Task goal ->
Using the records below, filter for lines that contain the string "higher" and copy them out.

Recorded data ->
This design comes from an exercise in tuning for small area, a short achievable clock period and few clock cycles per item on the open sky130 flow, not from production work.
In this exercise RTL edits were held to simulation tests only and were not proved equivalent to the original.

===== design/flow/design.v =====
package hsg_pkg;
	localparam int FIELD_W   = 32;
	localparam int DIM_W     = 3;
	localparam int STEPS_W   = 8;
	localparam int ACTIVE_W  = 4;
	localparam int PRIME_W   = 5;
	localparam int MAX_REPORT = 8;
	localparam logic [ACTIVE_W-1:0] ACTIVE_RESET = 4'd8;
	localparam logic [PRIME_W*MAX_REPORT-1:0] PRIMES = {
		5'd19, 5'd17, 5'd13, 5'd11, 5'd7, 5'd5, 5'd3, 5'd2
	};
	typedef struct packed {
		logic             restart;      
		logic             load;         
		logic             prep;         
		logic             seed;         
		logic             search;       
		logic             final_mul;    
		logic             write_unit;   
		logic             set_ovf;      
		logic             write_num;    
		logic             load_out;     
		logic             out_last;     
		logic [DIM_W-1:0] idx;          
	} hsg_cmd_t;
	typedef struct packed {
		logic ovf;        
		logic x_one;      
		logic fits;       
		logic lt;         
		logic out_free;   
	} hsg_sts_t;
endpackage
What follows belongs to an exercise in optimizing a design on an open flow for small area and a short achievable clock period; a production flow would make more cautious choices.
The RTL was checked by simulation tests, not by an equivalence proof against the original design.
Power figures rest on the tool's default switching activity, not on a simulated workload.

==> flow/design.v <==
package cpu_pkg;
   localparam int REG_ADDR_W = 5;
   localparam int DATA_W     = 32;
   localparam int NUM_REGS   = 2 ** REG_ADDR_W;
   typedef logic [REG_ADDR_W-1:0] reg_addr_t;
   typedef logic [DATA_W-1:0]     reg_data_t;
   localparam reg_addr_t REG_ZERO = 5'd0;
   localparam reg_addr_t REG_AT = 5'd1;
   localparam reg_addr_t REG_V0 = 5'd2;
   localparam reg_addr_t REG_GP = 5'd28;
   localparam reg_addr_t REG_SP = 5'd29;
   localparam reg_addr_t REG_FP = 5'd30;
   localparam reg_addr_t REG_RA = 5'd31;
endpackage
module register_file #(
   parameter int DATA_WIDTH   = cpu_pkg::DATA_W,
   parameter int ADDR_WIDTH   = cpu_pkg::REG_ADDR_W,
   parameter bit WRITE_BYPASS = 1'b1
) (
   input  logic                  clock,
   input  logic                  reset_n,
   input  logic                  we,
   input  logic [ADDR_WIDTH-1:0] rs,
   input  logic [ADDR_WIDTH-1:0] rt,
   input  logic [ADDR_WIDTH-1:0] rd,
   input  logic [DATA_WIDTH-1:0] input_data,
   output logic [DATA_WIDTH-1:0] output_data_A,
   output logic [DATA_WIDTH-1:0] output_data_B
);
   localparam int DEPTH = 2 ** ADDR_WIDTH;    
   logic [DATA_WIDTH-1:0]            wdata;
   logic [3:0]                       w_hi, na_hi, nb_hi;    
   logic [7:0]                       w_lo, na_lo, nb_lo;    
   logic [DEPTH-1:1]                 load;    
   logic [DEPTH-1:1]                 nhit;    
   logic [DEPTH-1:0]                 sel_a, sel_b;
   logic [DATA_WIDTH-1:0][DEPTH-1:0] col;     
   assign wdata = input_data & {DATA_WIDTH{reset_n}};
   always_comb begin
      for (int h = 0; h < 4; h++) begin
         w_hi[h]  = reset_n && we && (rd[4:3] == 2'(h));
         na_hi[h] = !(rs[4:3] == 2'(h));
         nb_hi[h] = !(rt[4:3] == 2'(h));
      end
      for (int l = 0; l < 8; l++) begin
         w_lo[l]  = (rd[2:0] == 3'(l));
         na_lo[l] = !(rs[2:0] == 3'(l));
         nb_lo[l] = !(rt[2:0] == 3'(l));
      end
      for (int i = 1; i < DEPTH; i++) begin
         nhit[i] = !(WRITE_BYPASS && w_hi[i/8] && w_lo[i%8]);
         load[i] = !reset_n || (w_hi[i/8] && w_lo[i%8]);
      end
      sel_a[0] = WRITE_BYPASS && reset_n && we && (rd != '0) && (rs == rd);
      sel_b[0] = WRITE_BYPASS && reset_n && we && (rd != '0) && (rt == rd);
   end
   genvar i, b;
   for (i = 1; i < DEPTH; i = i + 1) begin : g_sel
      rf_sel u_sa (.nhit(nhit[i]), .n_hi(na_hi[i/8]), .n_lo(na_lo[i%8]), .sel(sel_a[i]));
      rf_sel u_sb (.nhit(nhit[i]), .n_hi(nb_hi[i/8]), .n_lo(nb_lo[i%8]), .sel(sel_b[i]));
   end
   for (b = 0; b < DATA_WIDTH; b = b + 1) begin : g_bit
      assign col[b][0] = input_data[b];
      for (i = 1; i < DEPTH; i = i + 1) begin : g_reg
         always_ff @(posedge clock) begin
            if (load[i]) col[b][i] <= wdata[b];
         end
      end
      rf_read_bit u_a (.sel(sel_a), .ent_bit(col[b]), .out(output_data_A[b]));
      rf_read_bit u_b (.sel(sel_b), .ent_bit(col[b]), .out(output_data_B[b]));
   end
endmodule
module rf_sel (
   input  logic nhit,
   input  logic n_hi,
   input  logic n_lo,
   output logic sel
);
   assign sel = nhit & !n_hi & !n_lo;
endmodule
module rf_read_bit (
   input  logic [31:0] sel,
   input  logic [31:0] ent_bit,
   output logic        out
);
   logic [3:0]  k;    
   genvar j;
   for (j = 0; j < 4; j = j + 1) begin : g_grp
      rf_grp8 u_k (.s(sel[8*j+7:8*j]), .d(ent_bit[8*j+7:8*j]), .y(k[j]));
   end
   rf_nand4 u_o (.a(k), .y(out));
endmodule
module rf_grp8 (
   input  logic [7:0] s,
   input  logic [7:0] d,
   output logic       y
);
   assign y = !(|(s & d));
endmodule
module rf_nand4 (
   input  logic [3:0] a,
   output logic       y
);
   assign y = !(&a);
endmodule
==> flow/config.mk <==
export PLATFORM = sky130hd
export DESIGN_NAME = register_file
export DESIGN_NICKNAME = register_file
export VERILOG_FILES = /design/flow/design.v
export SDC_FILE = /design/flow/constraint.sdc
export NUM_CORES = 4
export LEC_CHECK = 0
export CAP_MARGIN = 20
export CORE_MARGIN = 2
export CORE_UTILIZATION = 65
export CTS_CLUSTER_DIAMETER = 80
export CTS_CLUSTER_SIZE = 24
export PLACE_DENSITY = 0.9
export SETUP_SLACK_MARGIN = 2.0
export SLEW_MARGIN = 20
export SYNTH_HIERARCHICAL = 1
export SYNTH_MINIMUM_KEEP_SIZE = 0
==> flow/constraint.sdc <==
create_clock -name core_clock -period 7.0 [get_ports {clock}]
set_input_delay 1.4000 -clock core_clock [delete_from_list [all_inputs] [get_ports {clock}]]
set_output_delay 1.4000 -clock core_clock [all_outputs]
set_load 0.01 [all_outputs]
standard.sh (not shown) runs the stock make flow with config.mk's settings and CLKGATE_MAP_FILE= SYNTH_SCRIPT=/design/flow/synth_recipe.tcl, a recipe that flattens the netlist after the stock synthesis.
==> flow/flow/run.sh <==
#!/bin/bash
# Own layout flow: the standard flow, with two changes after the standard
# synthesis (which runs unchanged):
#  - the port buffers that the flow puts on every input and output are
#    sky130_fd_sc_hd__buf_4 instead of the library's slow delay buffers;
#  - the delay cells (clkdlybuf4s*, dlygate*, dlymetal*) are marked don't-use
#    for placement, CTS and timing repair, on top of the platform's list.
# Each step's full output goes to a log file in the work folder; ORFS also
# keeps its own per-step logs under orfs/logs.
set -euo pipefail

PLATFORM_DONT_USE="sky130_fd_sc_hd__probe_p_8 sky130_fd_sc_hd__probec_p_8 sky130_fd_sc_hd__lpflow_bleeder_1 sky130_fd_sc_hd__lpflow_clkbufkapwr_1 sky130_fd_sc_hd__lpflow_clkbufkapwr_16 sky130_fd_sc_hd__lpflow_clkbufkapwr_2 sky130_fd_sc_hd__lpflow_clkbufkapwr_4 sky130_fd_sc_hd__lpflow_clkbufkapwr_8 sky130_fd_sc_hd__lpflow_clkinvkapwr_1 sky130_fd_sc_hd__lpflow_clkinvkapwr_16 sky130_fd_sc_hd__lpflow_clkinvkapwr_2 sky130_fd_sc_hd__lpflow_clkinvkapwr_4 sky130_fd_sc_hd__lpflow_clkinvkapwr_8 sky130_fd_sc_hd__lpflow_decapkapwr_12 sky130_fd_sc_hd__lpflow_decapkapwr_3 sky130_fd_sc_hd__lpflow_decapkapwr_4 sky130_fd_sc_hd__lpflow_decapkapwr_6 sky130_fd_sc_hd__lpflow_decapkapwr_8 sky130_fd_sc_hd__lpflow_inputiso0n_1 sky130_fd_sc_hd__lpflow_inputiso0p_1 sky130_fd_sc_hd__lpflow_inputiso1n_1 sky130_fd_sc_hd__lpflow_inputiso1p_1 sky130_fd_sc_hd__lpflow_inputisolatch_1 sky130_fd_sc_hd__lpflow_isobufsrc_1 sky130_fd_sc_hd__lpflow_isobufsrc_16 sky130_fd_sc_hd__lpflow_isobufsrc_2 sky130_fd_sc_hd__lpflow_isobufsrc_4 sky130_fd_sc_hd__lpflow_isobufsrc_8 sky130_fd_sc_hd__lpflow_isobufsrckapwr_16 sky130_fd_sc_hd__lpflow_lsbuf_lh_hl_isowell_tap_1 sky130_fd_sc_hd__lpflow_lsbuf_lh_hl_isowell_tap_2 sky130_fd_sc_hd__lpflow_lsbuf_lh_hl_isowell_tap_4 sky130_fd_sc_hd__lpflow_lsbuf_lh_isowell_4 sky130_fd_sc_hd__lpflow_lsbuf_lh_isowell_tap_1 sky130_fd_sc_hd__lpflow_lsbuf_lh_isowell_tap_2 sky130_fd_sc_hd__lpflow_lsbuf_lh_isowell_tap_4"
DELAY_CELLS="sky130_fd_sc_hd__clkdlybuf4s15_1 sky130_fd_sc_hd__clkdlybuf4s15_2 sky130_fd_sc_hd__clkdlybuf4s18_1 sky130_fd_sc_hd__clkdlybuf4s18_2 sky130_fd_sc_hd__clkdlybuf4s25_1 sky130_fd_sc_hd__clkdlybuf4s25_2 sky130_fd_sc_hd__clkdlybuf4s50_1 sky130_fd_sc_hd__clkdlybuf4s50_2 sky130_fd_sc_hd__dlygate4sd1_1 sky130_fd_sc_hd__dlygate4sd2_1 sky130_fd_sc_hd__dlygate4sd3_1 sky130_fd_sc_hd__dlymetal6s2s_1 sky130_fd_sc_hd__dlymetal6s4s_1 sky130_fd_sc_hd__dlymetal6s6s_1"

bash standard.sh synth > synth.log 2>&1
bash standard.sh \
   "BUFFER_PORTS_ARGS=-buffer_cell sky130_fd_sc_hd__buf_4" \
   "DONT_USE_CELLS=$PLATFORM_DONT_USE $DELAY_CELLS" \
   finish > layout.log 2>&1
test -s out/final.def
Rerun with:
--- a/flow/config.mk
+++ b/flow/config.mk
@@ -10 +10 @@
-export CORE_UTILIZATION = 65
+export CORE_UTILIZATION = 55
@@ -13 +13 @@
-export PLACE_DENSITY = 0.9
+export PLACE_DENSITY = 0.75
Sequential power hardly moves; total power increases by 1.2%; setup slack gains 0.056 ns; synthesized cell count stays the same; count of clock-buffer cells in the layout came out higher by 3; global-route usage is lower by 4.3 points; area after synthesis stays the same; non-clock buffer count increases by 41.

---

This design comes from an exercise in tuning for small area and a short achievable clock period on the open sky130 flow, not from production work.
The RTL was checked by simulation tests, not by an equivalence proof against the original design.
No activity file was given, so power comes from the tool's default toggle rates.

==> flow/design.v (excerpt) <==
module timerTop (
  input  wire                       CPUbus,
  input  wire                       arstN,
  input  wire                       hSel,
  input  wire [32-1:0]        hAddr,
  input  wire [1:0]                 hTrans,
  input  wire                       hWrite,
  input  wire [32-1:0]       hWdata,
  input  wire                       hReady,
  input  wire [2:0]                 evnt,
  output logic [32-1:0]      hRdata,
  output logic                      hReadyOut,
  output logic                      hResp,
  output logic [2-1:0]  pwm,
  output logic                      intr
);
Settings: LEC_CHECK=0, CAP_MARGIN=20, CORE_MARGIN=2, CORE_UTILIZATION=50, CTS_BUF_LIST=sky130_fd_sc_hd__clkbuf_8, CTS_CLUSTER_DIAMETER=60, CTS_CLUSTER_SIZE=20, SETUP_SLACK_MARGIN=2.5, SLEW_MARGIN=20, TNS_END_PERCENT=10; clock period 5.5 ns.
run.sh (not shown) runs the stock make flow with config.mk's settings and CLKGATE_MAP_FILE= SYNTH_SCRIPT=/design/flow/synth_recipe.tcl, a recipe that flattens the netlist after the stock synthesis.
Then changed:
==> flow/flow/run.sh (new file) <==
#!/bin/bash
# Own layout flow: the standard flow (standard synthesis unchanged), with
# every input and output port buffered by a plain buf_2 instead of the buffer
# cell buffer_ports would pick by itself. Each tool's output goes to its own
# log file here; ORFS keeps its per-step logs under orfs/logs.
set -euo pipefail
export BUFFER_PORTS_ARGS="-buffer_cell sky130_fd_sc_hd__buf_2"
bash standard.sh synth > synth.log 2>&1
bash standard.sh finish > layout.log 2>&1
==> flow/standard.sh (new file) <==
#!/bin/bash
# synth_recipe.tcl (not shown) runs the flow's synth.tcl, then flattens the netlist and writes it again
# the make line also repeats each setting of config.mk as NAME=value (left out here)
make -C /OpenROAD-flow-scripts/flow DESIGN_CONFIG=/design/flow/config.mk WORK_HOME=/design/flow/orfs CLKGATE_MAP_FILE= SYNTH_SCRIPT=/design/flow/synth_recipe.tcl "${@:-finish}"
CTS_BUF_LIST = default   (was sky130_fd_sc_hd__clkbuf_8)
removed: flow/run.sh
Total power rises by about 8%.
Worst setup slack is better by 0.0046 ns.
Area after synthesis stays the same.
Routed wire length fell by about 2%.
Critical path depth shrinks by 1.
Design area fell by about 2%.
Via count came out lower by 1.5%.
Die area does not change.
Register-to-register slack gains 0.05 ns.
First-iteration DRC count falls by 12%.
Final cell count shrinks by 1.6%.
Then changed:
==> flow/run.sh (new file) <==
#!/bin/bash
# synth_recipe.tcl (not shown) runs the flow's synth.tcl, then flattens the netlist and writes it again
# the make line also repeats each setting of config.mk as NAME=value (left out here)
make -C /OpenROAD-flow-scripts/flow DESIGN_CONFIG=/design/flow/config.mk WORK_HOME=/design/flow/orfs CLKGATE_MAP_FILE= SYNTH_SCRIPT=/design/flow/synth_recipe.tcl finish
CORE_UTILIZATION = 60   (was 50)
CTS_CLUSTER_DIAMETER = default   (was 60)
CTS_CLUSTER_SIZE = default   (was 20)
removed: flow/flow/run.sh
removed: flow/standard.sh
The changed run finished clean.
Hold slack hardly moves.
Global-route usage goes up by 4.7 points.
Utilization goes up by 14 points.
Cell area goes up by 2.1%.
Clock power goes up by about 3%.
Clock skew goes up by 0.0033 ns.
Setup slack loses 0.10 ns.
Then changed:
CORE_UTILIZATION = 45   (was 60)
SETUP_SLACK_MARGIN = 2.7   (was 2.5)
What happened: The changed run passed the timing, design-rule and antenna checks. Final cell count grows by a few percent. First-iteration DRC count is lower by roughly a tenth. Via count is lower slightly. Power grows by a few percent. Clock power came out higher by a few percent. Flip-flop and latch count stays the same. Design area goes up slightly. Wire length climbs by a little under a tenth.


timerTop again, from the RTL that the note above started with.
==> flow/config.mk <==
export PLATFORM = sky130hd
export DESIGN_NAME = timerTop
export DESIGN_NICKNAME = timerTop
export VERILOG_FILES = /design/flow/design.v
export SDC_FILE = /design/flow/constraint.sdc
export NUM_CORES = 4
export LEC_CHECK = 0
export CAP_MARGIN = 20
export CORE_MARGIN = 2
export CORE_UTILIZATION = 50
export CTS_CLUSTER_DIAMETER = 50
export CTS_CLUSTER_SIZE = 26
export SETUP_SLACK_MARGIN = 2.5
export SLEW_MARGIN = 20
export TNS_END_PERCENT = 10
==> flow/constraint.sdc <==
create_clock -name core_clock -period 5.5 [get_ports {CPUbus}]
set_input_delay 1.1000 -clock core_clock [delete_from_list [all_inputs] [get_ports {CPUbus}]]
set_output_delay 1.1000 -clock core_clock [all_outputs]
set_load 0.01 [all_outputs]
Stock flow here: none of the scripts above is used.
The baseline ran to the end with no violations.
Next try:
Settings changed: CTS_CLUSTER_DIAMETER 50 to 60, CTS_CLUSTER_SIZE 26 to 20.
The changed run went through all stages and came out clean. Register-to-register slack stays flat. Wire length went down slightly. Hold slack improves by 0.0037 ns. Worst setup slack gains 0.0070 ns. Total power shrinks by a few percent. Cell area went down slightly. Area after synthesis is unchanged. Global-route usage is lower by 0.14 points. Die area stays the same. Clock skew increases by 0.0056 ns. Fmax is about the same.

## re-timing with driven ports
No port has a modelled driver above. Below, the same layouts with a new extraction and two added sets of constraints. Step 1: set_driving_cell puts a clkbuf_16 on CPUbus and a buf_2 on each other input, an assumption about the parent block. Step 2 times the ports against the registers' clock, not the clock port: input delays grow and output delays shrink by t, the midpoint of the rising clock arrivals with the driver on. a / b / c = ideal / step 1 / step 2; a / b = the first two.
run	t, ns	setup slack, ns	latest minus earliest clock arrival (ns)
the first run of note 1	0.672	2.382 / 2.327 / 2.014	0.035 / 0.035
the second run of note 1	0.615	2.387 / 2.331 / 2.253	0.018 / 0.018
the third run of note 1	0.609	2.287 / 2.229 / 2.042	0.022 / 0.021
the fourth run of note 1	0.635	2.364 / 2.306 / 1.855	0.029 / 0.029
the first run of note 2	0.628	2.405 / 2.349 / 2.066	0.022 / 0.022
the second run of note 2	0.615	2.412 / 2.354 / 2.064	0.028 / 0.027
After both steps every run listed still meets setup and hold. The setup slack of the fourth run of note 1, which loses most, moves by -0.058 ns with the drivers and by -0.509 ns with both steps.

Your solution ->
Sequential power hardly moves; total power increases by 1.2%; setup slack gains 0.056 ns; synthesized cell count stays the same; count of clock-buffer cells in the layout came out higher by 3; global-route usage is lower by 4.3 points; area after synthesis stays the same; non-clock buffer count increases by 41.
What happened: The changed run passed the timing, design-rule and antenna checks. Final cell count grows by a few percent. First-iteration DRC count is lower by roughly a tenth. Via count is lower slightly. Power grows by a few percent. Clock power came out higher by a few percent. Flip-flop and latch count stays the same. Design area goes up slightly. Wire length climbs by a little under a tenth.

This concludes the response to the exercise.